Holly Black

Home > Other > Holly Black > Page 7
Holly Black Page 7

by Geektastic (v5)


  I reached for my Walther. “You won’t wake up if I shoot you.”

  Lexia laughed. “But you’re about to pass out, T-Moon. Not a good time to commit murder.”

  The roomette was really spinning now. I gritted my teeth and pulled the pistol out. “Maybe, but if you’re dead you can’t take the money.”

  She stared down the barrel and smiled. “And when my conductor pal finds my body in here, that briefcase full of cash just might be considered evidence. The ConCom’s screwed, even if they eventually prove it’s theirs.”

  I blinked away spots, trying to think. But the rattle of the train was tangling the situation. How had I been so stupid. Poisoned twice by the same woman!

  Finally the gears in my brain caught, and I waved the Walther at her. “Your handcuffs, put them on.”

  “Ah, yes, the handcuffs.” She shook her head, her words slurring now. “I have other plans for those.”

  “Get them out or I’ll shoot you!”

  “We already covered that.” She settled back into her seat. “Why not take a fifty-fifty chance of waking up before me? You might get the money and save the con. Flip of the coin, roll of the die. I think that’s the properly neutral good thing to do. Me? I’m going to sleep.”

  I watched in horror as she made a pillow of her Peacekeeper jacket, settling in for a long night. My brain was shutting down fast now, the red dots spreading into a roomette-filling haze, my fingers going numb around the Walther’s grip. The rattle of the train grew louder, crowding the worry, fear, and anger from my mind….

  I got my gun back in its holster just before the darkness came.

  Temptress Moon rose up the wall of the Keep, her cloak of weirding blending with the shadows. Her fingers slipped into cracks and crannies, her split-toed boots tickling the ancient stones as she climbed. Iron watch-birds flitted past unseeing, their clockwork insides rasping like a potter’s wheel.

  She reached a window, slipped through. Inside should have been utter darkness after a sky crowded with two full red moons, but set in Temptress Moon’s eyes were jewels of persistent vision, and the room sprang to life, every corner sharpened with their facets.

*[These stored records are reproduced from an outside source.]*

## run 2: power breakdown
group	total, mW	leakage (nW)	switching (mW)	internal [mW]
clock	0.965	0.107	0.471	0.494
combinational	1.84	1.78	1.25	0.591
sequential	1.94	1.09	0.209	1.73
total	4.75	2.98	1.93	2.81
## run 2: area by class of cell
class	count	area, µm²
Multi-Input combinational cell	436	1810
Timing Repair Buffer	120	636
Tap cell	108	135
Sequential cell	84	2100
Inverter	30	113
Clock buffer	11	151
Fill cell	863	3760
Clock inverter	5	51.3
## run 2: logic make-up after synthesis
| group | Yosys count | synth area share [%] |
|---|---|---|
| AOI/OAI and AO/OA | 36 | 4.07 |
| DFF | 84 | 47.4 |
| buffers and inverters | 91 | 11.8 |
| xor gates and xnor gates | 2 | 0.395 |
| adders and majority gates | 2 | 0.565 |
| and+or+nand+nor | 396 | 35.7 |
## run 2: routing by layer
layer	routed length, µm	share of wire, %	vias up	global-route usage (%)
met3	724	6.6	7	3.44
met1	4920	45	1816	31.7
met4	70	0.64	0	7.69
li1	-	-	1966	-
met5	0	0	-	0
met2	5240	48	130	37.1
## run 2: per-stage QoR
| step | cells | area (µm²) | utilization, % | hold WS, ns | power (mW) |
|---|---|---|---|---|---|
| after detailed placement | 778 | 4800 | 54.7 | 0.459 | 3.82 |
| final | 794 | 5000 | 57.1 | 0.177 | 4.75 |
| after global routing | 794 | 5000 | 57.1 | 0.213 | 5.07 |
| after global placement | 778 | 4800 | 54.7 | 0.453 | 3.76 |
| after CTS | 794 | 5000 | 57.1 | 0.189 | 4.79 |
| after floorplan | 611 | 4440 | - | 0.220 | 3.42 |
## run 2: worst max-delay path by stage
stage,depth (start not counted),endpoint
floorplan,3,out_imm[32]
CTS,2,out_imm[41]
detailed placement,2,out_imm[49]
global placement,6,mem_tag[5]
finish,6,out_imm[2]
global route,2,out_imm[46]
--- config.mk ---
export PLATFORM = sky130hd
export DESIGN_NAME = ram_master
export DESIGN_NICKNAME = d
export VERILOG_FILES = /design/src/rtl/ram_master.sv
export SDC_FILE = /design/constraint.sdc
export NUM_CORES = 1
export LEC_CHECK = 0
export ABC_CLOCK_PERIOD_IN_PS = 2100
export BUFFER_PORTS_ARGS = -buffer_cell sky130_fd_sc_hd__buf_2
export CELL_PAD_IN_SITES_DETAIL_PLACEMENT = 0
export CELL_PAD_IN_SITES_GLOBAL_PLACEMENT = 2
export CORE_MARGIN = 2
export CORE_UTILIZATION = 28
export CTS_BUF_LIST = sky130_fd_sc_hd__clkbuf_4
export DETAILED_ROUTE_END_ITERATION = 10
export GPL_ROUTABILITY_DRIVEN = 0
export PLACE_DENSITY = 0.9
export SETUP_SLACK_MARGIN = 0.05
export SLEW_MARGIN = 20
export SYNTH_ARGS = -nofsm -noshare
export SYNTH_HDL_FRONTEND = slang
export SYNTH_SLANG_ARGS = --single-unit
export TNS_END_PERCENT = 5
--- constraint.sdc ---
create_clock -name clk_i -period 2.1 [get_ports clk_i]
set_input_delay 0.42 -clock clk_i [delete_from_list [all_inputs] [get_ports clk_i]]
set_output_delay 0.42 -clock clk_i [all_outputs]
set_load 0.005 [all_outputs]
--- src/rtl/ram_master.sv ---
// Request/response master driving a single-port RAM with 1-cycle read latency.
// Optional zero-fill of the RAM is built when RAM_MASTER_CLEAR_EN is defined.
module ram_master #(
  parameter int ADDRESS_WIDTH = 5,
  parameter int DATA_WIDTH    = 32,
  parameter int MEMORY_DEPTH  = 32
) (
  input  logic                     clk_i,
  input  logic                     rst_i,
  input  logic                     req_valid_i,
  output logic                     req_ready_o,
  input  logic                     req_we_i,
  input  logic [ADDRESS_WIDTH-1:0] req_addr_i,
  input  logic [DATA_WIDTH-1:0]    req_data_i,
  output logic                     rsp_valid_o,
  input  logic                     rsp_ready_i,
  output logic [DATA_WIDTH-1:0]    rsp_data_o,
  output logic [ADDRESS_WIDTH-1:0] ram_address_o,
  output logic [DATA_WIDTH-1:0]    ram_data_o,
  output logic                     ram_we_o,
  input  logic [DATA_WIDTH-1:0]    ram_data_i,
  input  logic                     clear_i,
  output logic                     busy_o
);

  typedef enum logic [2:0] {
    IDLE,
    WRITE,
    RD_ISSUE,
    RD_CAPTURE,
    RESP,
    CLEAR
  } state_t;

  state_t                   state;
  state_t                   state_n;
  logic [ADDRESS_WIDTH-1:0] addr_n;
  logic [DATA_WIDTH-1:0]    wdata_n;
  logic                     we_n;
  logic                     rvalid_n;
  logic [DATA_WIDTH-1:0]    rdata_n;

`ifdef RAM_MASTER_CLEAR_EN
  localparam logic [ADDRESS_WIDTH-1:0] LAST =
    ADDRESS_WIDTH'(MEMORY_DEPTH - 1);
`else
  localparam int unused_depth = MEMORY_DEPTH;
  logic unused_clear;
  assign unused_clear = clear_i;
`endif

  assign req_ready_o = (state == IDLE);
  assign busy_o      = (state != IDLE);

  always_ff @(posedge clk_i) begin
    if (rst_i) begin
      state         <= IDLE;
      ram_address_o <= '0;
      ram_data_o    <= '0;
      ram_we_o      <= 1'b0;
      rsp_valid_o   <= 1'b0;
      rsp_data_o    <= '0;
    end else begin
      state         <= state_n;
      ram_address_o <= addr_n;
      ram_data_o    <= wdata_n;
      ram_we_o      <= we_n;
      rsp_valid_o   <= rvalid_n;
      rsp_data_o    <= rdata_n;
    end
  end

  // ram_we_o defaults low so only WRITE/CLEAR entry can raise it
  always_comb begin
    state_n  = state;
    addr_n   = ram_address_o;
    wdata_n  = ram_data_o;
    we_n     = 1'b0;
    rvalid_n = rsp_valid_o;
    rdata_n  = rsp_data_o;
    unique case (state)
      IDLE: begin
`ifdef RAM_MASTER_CLEAR_EN
        if (clear_i) begin
          addr_n  = '0;
          wdata_n = '0;
          we_n    = 1'b1;
          state_n = CLEAR;
        end else
`endif
        if (req_valid_i) begin
          addr_n = req_addr_i;
          if (req_we_i) begin
            wdata_n = req_data_i;
            we_n    = 1'b1;
            state_n = WRITE;
          end else begin
            state_n = RD_ISSUE;
          end
        end
      end
      WRITE:    state_n = IDLE;
      RD_ISSUE: state_n = RD_CAPTURE;
      RD_CAPTURE: begin
        rdata_n  = ram_data_i;
        rvalid_n = 1'b1;
        state_n  = RESP;
      end
      RESP: begin
        if (rsp_ready_i) begin
          rvalid_n = 1'b0;
          state_n  = IDLE;
        end
      end
      CLEAR: begin
`ifdef RAM_MASTER_CLEAR_EN
        if (ram_address_o == LAST) begin
          state_n = IDLE;
        end else begin
          addr_n = ram_address_o + ADDRESS_WIDTH'(1);
          we_n   = 1'b1;
        end
`else
        state_n = IDLE;
`endif
      end
      default: state_n = IDLE;
    endcase
  end

endmodule

==> metrics.yaml <==
drtIter0Drc: 137
grt_usage: 0.118
final_nets: 530
stdcell_count: 595
cts_made_buffers: 9
fin_crit_sh: 0.790
cts_resized: 0
drive_above_1_share: 0.360
synthXorXnorAreaFrac: 0
final_common_cell: "buf_2"
worst-path-max-fanout: 9
synth.avg_cell_area_um2: 9.37
crit_required_ns: 1.68
hold_violations: 0
cts_tree: "built"
synth_seq_cells: 74
mostFrequentLayoutCells: "buf_2, dfxtp_1, nand2_1, nand2b_1, mux2i_1"
grt_overflow_total: 0
fin_ws_ns: 0.441
post_cts_buffers: 0
yosys_warnings: 0
io_buffers: 146
maxCapViolCount: 0
crit_family: "flip-flops"
synth_simple_gate_area_share: 0.252
grt_max_degree: 107
synth_top_family_by_area: "simple AND/OR/NAND/NOR gates"
fin_skew_ns: 0.00802
cp_slowest_stage_delay_ns: 0.44
syn_nets: 395
timing.hold.ws_ns: 0.250
relSlewSlack: 0.610
synthCells: 320
outcome: "complete, no violations"
p_seq_frac: 0.591
dp_hpwl_um: 4670
route.detailed.drc: 0
power_leakage_uw: 0.00174
placed_cells: 580
post_drt_wl_per_cell_um: 11.6
p_sw_frac: 0.243
clock_latency_ns: 0.39
p_comb_frac: 0.121
areaGrowthSynthToFinish_pct: 28.5
muxShareOfSynthArea: 0.124
setup_viol: 0
core_um2: 10400
fillers: 1102
ys_types: 22
die_h_um: 107
ios: 148
slowest_stage: "dfxtp_1"
holdBufCountCts: 0
worst_pin_slew_ns: 0.585
synth_area_um2: 3000
critPathLaunchType: "flop"
firstDrtPassIters: 4
antenna_found_initial: 0
dp_slack_ns: 0.460
h-tree-depth: 3
num_rows: 37
p_int_uw: 1910
crit_buf_inv: 2
powerDensity_nw_per_um2: 654
dieArea_um2: 11600
ir_worst_vdd_mv: 0.275
cts.clk_slew.worst_paths_ns: 0.11
synthAdderAreaFrac: 0
crit_arrival_ns: 1.24
synth-compound-area-share: 0.0651
die_w_um: 107
hold_class: "in2reg"
crit_type: "reg2out"
setup_tns_ns: 0
wl_um: 6880
p_clk_frac: 0.288
detail-route-antenna-nets: 0
grt_pass1_vias: 2352
fmax_mhz: 603
p_sw_uw: 613
cts_sinks: 74
clockBufferDepth: 2
seq_area_frac_synth: 0.494
cp_cell_sequence: "nor3_4 -> inv_1 -> buf_2"
rsz0062_at_grt: "no"
slew_violations: 0
initial_core_util: 0.289
min_period_ns: 1.66
num_vias: 2533
routed_via_density: 4.26
root_buffer: "clkbuf_4"
end_kind: "output port"
grt_pass1_wl_um: 10800
power by group through the flow:
| stage | Combinational, uW | Sequential, uW | Clock, uW |
|---|---|---|---|
| 6_report | 306 | 1490 | 725 |
| 5_1_grt | 340 | 1500 | 842 |
| 4_1_cts | 312 | 1490 | 781 |
| 3_5_place_dp | 311 | 1520 | 0 |
| 3_3_place_gp | 309 | 1520 | 0 |
| 2_1_floorplan | 191 | 1520 | 0 |
Yosys cell counts (all sizes together):
library cell,count,area [um2]
nor3,1,16.3
nor2,6,22.5
a211oi,1,7.51
and3b,1,8.76
dfxtp,74,1480
and3,1,11.3
nand2b,64,400
nor2b,1,6.26
nor4,2,12.5
o31ai,1,7.51
nand2,64,240
nand3b,1,7.51
buf,13,140
inv,3,11.3
clkbuf,12,45.0
nor4b,1,23.8
a21oi,36,180
nand3,1,5.00
mux2i,37,370
final cells by class:
cell class                 instances  area (um2)  area share
timing repair buffer             149         766       0.199
antenna                            1        2.50    0.000650
inverter                           3        11.3     0.00292
multi-input combinational        218        1320       0.343
clock buffer                      13        97.6      0.0253
sequential                        74        1480       0.385
clock inverter                     1        3.75    0.000974
tap                              136         170      0.0442
per-stage QoR:
stage | util | instance area (um2) | power [uW]
2_1_floorplan | - | 3000 | 1710
3_3_place_gp | 0.361 | 3750 | 1830
3_5_place_dp | 0.361 | 3750 | 1830
4_1_cts | 0.371 | 3850 | 2580
5_1_grt | 0.371 | 3850 | 2680
6_report | 0.372 | 3850 | 2520
per-layer routing:
layer | GRT usage | share of wire | vias to the layer above
met5 | 0 | 0 | -
met4 | 0.0467 | 0.011 | 0
met3 | 0.0460 | 0.10 | 6
met1 | 0.142 | 0.46 | 1130
li1 | - | - | 1297
met2 | 0.187 | 0.43 | 100
worst min-delay path: cells and delay by family:
| family | cells | cell delay [ns] |
|---|---|---|
| buf+inv | 1 | 0.09 |
| simple gates | 1 | 0.04 |
| compound gates | 1 | 0.05 |
registers in the layout (all words and copies together) (netlist names):
register and count:
ram_address_o 5, state 3, ram_data_o 32, rsp_data_o 32, ram_we_o 1, rsp_valid_o 1
path summary, 6_finish.rpt:
check                                                  from                           to  slack [ns]  cells after the start
worst min register to register  rsp_data_o[23]$_SDFFE_PP0P_  rsp_data_o[23]$_SDFFE_PP0P_        0.46                      2
worst min-delay path                         ram_data_i[28]  rsp_data_o[28]$_SDFFE_PP0P_        0.25                      3
worst max-delay path                  state[0]$_SDFFE_PP0P_                       busy_o        0.44                      3
worst max register to register        state[0]$_SDFFE_PP0P_  ram_data_o[14]$_SDFFE_PP0P_        0.47                      3
kinds of logic (layout without fill, tap and decap cells):
logic type,after synthesis,after routing
AND/OR/NAND/NOR,143,143
buffers and inverters,28,166
other,0,1
multiplexers,37,37
AO/OA/AOI/OAI,38,38
flip-flops,74,74
Note: power is estimated with default switching activity, not from simulation.
[config.mk]
export PLATFORM = sky130hd
export DESIGN_NAME = mem_stage
export DESIGN_NICKNAME = d
export VERILOG_FILES = /design/src/rtl/mem_stage.sv
export SDC_FILE = /design/constraint.sdc
export NUM_CORES = 1
export LEC_CHECK = 0
export ABC_AREA = 0
export CORE_MARGIN = 3
export CORE_UTILIZATION = 47
export CTS_CLUSTER_DIAMETER = 50
export DETAILED_ROUTE_END_ITERATION = 8
export PLACE_DENSITY = 0.77
export SLEW_MARGIN = 0
export SYNTH_ARGS = -nofsm -noshare
export SYNTH_HDL_FRONTEND = slang
export SYNTH_SLANG_ARGS = --single-unit
[constraint.sdc]
create_clock -name clk -period 1.9 [get_ports clk]
set_input_delay 0.38 -clock clk [delete_from_list [all_inputs] [get_ports clk]]
set_output_delay 0.38 -clock clk [all_outputs]
set_load 0.1 [all_outputs]
[src/rtl/mem_stage.sv]
// MEM pipeline stage: EX/MEM register, data-memory handshake FSM and MEM/WB register.
// Optional request timeout enabled by defining MEM_TIMEOUT_EN.
module mem_stage #(
  parameter int TIMEOUT_CYCLES = 16
) (
  input  logic        clk,
  input  logic        rst_n,
  input  logic        RegWriteE,
  input  logic        MemWriteE,
  input  logic [1:0]  ResultSrcE,
  input  logic [4:0]  RdE,
  input  logic [31:0] ALUResultE,
  input  logic [31:0] WriteDataE,
  input  logic [31:0] PCPlus4E,
  output logic [31:0] ALUResultM,
  output logic [4:0]  RdM,
  output logic        RegWriteM,
  output logic        StallM,
  output logic        mem_req,
  output logic        mem_we,
  output logic [31:0] mem_addr,
  output logic [31:0] mem_wdata,
  input  logic        mem_ack,
  input  logic [31:0] mem_rdata,
  output logic [31:0] ResultW,
  output logic [4:0]  RdW,
  output logic        RegWriteW,
  output logic        mem_err
);

  // The timeout counter is 8 bits wide.
  if (TIMEOUT_CYCLES < 1 || TIMEOUT_CYCLES > 255) begin : g_bad_timeout
    $error("TIMEOUT_CYCLES must be in 1..255");
  end

`ifdef MEM_TIMEOUT_EN
  typedef enum logic [1:0] {IDLE, WAIT, ERR_WAIT} state_t;
`else
  typedef enum logic [1:0] {IDLE, WAIT} state_t;
`endif

  state_t      state, state_next;

  logic        mem_write_m;
  logic [1:0]  result_src_m;
  logic [31:0] write_data_m;
  logic [31:0] pc_plus4_m;

  logic [1:0]  result_src_w;
  logic [31:0] alu_result_w;
  logic [31:0] read_data_w;
  logic [31:0] pc_plus4_w;
  logic        reg_write_w;

  logic        mem_op;
  logic        is_load;
  logic        ack_eff;
  logic        timeout;
  logic        done;

  assign mem_op  = mem_write_m || (result_src_m == 2'b01);
  assign is_load = !mem_write_m && (result_src_m == 2'b01);

  // EX/MEM register
  // NOTE: sequential state uses non-blocking assignments so every register
  // samples pre-edge values regardless of block ordering.
  always_ff @(posedge clk or negedge rst_n) begin
    if (!rst_n) begin
      RegWriteM    <= 1'b0;
      mem_write_m  <= 1'b0;
      result_src_m <= 2'b00;
      RdM          <= 5'd0;
      ALUResultM   <= 32'd0;
      write_data_m <= 32'd0;
      pc_plus4_m   <= 32'd0;
    end else if (!StallM) begin
      RegWriteM    <= RegWriteE;
      mem_write_m  <= MemWriteE;
      result_src_m <= ResultSrcE;
      RdM          <= RdE;
      ALUResultM   <= ALUResultE;
      write_data_m <= WriteDataE;
      pc_plus4_m   <= PCPlus4E;
    end
  end

`ifdef MEM_TIMEOUT_EN
  logic [7:0] tmo_cnt;
  logic       err_q;

  always_ff @(posedge clk or negedge rst_n) begin
    if (!rst_n) begin
      tmo_cnt <= 8'd0;
      err_q   <= 1'b0;
    end else begin
      tmo_cnt <= (state == WAIT && !ack_eff) ? tmo_cnt + 8'd1 : 8'd0;
      if (timeout) err_q <= 1'b1;
    end
  end

  assign mem_err = err_q;
`else
  assign mem_err = 1'b0;
`endif

  always_ff @(posedge clk or negedge rst_n) begin
    if (!rst_n) state <= IDLE;
    else        state <= state_next;
  end

  // NOTE: every signal driven here gets a default first, so no path can
  // leave one unassigned and infer a latch.
  always_comb begin
    state_next = state;
    mem_req    = 1'b0;
    timeout    = 1'b0;
    case (state)
      IDLE: begin
        if (mem_op) begin
          mem_req = 1'b1;
          if (!mem_ack) state_next = WAIT;
        end
      end
      WAIT: begin
        // Request stays up through the timeout cycle so a coinciding ack wins.
        mem_req = 1'b1;
        if (mem_ack) begin
          state_next = IDLE;
        end
`ifdef MEM_TIMEOUT_EN
        else if (tmo_cnt == 8'(TIMEOUT_CYCLES - 1)) begin
          timeout    = 1'b1;
          state_next = ERR_WAIT;
        end
`endif
      end
`ifdef MEM_TIMEOUT_EN
      ERR_WAIT: state_next = IDLE;
`endif
      default: state_next = IDLE;
    endcase
  end

  assign ack_eff = mem_req && mem_ack;
  assign done    = !mem_op || ack_eff || timeout;
  assign StallM  = !done;

  assign mem_we    = mem_write_m;
  assign mem_addr  = {ALUResultM[31:2], 2'b00};
  assign mem_wdata = write_data_m;

  // MEM/WB register: a stalled M slot hands a bubble to writeback.
  always_ff @(posedge clk or negedge rst_n) begin
    if (!rst_n) begin
      reg_write_w  <= 1'b0;
      RdW          <= 5'd0;
      result_src_w <= 2'b00;
      alu_result_w <= 32'd0;
      read_data_w  <= 32'd0;
      pc_plus4_w   <= 32'd0;
    end else if (StallM) begin
      reg_write_w <= 1'b0;
      RdW         <= 5'd0;
    end else begin
      reg_write_w  <= RegWriteM;
      RdW          <= RdM;
      result_src_w <= result_src_m;
      alu_result_w <= ALUResultM;
      pc_plus4_w   <= pc_plus4_m;
      if (is_load) read_data_w <= timeout ? 32'd0 : mem_rdata;
    end
  end

  always_comb begin
    case (result_src_w)
      2'b01:   ResultW = read_data_w;
      2'b10:   ResultW = pc_plus4_w;
      default: ResultW = alu_result_w;
    endcase
  end

  assign RegWriteW = reg_write_w && (RdW != 5'd0);

endmodule
==> flow_summary.yaml <==
power:
  pwr-share-seq_pct: 29.0
  power.density_mw_per_mm2: 1380
  p_int_w: 0.0123
  pwr-share-comb_pct: 49.2
  power.leakage_nw: 7.00
  p_sw_share_pct: 42.1
  ir_worst_vdd_mv: 0.879
  p_switching_w: 0.00896
  p_clk_share_pct: 21.9
final_layout:
  final_cell_area_mm2: 0.0154
  drive_above_1_share_pct: 59.6
  post-route-util_pct: 80.6
  fin_nets: 1057
  area_delta_synth_final_pct: 65.0
  diodes: 0
detailed_routing:
  routed_wl_mm: 27.1
  drt_iter0_markers: 177
  wire_per_inst_um: 22.7
  vias: 6282
  viasPerCell: 5.27
  ant_nets: 0
  dr.pass1.iters: 4
  drc: 0
sta:
  final-setup-viol-count: 35
  hold_violations: 0
  finClkSkew_ns: 0.0196
  drv_slew: 0
  fin_crit_ns: 2.28
  timing.final.crit_share_pct: 120
  hold_ws_ns: 0.387
  clock.fmax_mhz: 439
  layout_setup_ws_ns: -0.379
  tns_ns: -12.06
  rsz0062_at_grt: "yes"
synthesis:
  synth_top_area_share_pct: 56.2
  synth_warnings: 0
  synth_cell_types: 27
  synth_flop_cell: "dfrtp_1"
  muxShareOfSynthArea_pct: 30.3
  yosysTopAreaCell: "dfrtp_1"
  synth-edff-count: 0
  async_reset_ff_share_pct: 100
  synth.cell_area_mm2: 0.00935
  synth_most_common_cell: "dfrtp_1"
  ys_seq_area_share_pct: 56.2
  ys_ff_latch: 210
  yosys.area_share.simple_pct: 2.53
  synth_xor_area_share_pct: 0
  synth_top_family_by_area: "multiplexers"
  synth_common_cells: "210 x dfrtp_1, 160 x mux2_4, 36 x buf_4, 34 x mux2_2, 34 x nand2_1"
  synthCells: 609
  synth_fa_ha_area_share_pct: 0.268
  yosys-top-cells-area: "dfrtp_1 56%, mux2_4 26%, mux2_2 4.1%"
  synth_compound_area_share_pct: 4.78
  avgSynthCellArea_um2: 15.4
flow_run:
  max-cap-violations: 0
worst_setup_path:
  cp_max_fo: 5
  path_cells: "inv_2, ha_4, buf_8, clkbuf_16, nand2_2, o21ai_4, buf_12"
  cp-end-kind: "primary output"
  r2r_cells: 6
  r2r-start: "result_src_m[1]"
  r2r_end: "pc_plus4_m[21]"
  cpPeakStageDelay_ns: 0.38
  cp-endpoint: "ResultW[12]"
  worstSetupStartpoint: "result_src_w[0]"
  arrival_ns: 1.90
  cpMaxStageDelayCell: "dfrtp_1"
  start_kind: "flop"
  worst-r2r-setup-slack_ns: 0.18
  critical_path_class: "reg2out"
  cp.required_ns: 1.52
run_status:
  status: "finished with violations"
  violations: "setup timing"
grt:
  grt_usage_pct: 24.4
  grt_pass1_vias: 7202
  overflow: 0
  grt_first_pass_wirelength_mm: 42.0
  antenna_found_initial: 0
  grt_max_degree: 53
floorplan:
  die_width_um: 147
  core_area_mm2: 0.0191
  std_cell_rows: 50
  dieArea_mm2: 0.0216
  io_pins: 284
  start_util_pct: 48.9
  die_h_um: 147
clocking:
  cts_max_level: 1
  clk_latency_ns: 0.52
  clk_pin_slew_worst_paths_ns: 0.07
  cts_made_buffers: 25
  cts_buffer_depth: 3
  tritoncts: "built"
  cts_root_buffer: "clkbuf_16"
  cts.sinks: 210
placement:
  globalplace.congestion: 0.816
  port_buffers: 280
  dpl_cell_area_mm2: 0.0139
  dpl.hpwl_mm: 17.7
hold_path:
  hold_class: "in2async"
-- power by group through the flow --
stage / Sequential [W] / Clock [W] / Combinational [W]
after floorplan: 0.00724 / 0 / 0.00539
after global placement: 0.00604 / 0 / 0.00950
final: 0.00617 / 0.00465 / 0.0105
after detailed placement: 0.00608 / 0 / 0.00963
after global routing: 0.00626 / 0.00493 / 0.0108
after CTS: 0.00611 / 0.00472 / 0.0102
-- cells by family (layout without fill, tap and decap cells) --
group	Yosys count	after routing
flops	210	210
fa+ha+maj	2	2
compound gates	71	71
mux	198	198
buf+inv	74	396
simple gates	53	53
other cells	1	3
-- cell usage in the layout (no fill, tap or decap), types with 2 or more instances in the layout --
cell type,Yosys,layout
a21oi_1,2,2
a22oi_2,0,32
and2_1,6,6
buf_12,0,132
buf_16,0,3
buf_4,36,60
buf_6,19,5
buf_8,0,2
clkbuf_1,14,4
clkbuf_16,0,30
clkbuf_8,0,4
clkdlybuf4s50_1,0,138
clkinv_2,0,5
clkinvlp_4,0,4
conb_1,1,3
dfrtp_1,210,205
dfrtp_2,0,4
ha_4,0,2
inv_2,0,3
inv_8,0,2
mux2_1,4,4
mux2_2,34,34
mux2_4,160,160
nand2_1,34,2
nand2_2,0,27
nand2_4,0,5
nor2_1,4,4
nor2b_1,3,3
o21ai_4,0,32
-- sequential cells by signal (all words and copies together), names as in the netlist --
signal and count:
RdM 5, state 1, result_src_w 2, ALUResultM 32
pc_plus4_m 32, RdW 5, alu_result_w 32, pc_plus4_w 32
result_src_m 2, mem_wdata 32, RegWriteM 1, mem_we 1
read_data_w 32, reg_write_w 1
-- per-layer routing --
metal / share of wire, % / global-route usage (%)
met2: 53 / 44.1
met5: 0 / 0
met1: 39 / 29.3
met3: 7.0 / 6.72
met4: 1.7 / 5.03
-- timing repair --
item	CTS	global route
endpoints found under the hold margin	38	0
pin swaps	13	19
buffers inserted	15	3
setup endpoints to repair	35	35
cloned	3	5
gates resized for setup	56	36
hold buffers	1	0
-- worst min path at each step --
stage | depth (start not counted) | slack, ns | to | from
finish | 2 | 0.39 | alu_result_w[15] | rst_n
global route | 2 | 0.40 | read_data_w[13] | rst_n
CTS | 2 | 0.38 | ALUResultM[15] | rst_n
detailed placement | 1 | 0.36 | ALUResultM[15] | rst_n
global placement | 1 | 0.36 | alu_result_w[15] | rst_n
floorplan | 0 | 0.08 | ALUResultM[0] | rst_n
-- critical path, delay by kind of cell (launching register included) --
family                   cells  cell delay [ns]
adder cells (fa/ha/maj)      1             0.30
flip-flops                   1             0.38
buffers and inverters        4             0.56
AND/OR/NAND/NOR              1             0.06
AO/OA/AOI/OAI                1             0.07
-- stage by stage --
stage,total power (W),std cells,worst slack (ns)
finish,0.0213,1193,-0.379
global route,0.0219,1193,-0.445
CTS,0.0210,1185,-0.384
detailed placement,0.0157,1121,-0.0414
global placement,0.0155,1121,-0.0144
floorplan,0.0126,611,-0.0653
-- area by class of cell --
type | instances | area [um2]
fillers | 983 | 3710
well taps | 260 | 325
flip-flops and latches | 210 | 5260
repair buffers | 347 | 4790
clock inverters | 13 | 118
multi-input cells | 327 | 4230
clock buffers | 32 | 682
inverters | 4 | 18.8
(Power assumes the default switching activity.)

  She stared at her victim on the bed, pausing to listen to his breath, slow and steady. He was naked, his arms ribboned with tattoos, hair streaked with green, the bedclothes coiled around him.

  The jewels in her eyes revealed hexes of protection scattered on the floor, and she danced closer, like a child making a game of not stepping on cracks and discolored tiles.

  Beside his bed, Temptress Moon hesitated. They’d built this Keep together, having slain the glass dragon whose teeth made the rose window of its chapel. Bare-handed they’d strangled the dire wolf whose skull lay in its flagstone, and carpeted the great hall with their bear-killing expeditions in the north. Uncountable creatures fought side by side; it was a shame it had to end like this.

  But she drew the long knife anyway.

  She raised it high, the marks of old magic shining on its blade. But suddenly the room splintered, her vision fracturing like a spun kaleidoscope, the floor rolling underfoot. Waves of nausea and dizziness pounded against the walls of the world, a roar filling her head like the rumble of a train.

  Her victim rolled over and smiled up at her.

  “Shouldn’t have drunk that vodka,” he said. “What were you thinking, Temptress Moon?”

  She tried to answer, but her mouth was full of ashes.

  Waking up was slow and winding. My head pounded, and my tongue seemed to have expanded to the size of a turkey leg. Something was kicking me, and I grunted at it.

  “There you are.” Lexia’s voice.

  I forced my eyes open and she came into focus, my Walther PPK/S in one hand, the briefcase in the other.

  “Crap,” I murmured. The sun flickered through the trees outside—in the east, morning already. I’d been out for more than twelve hours.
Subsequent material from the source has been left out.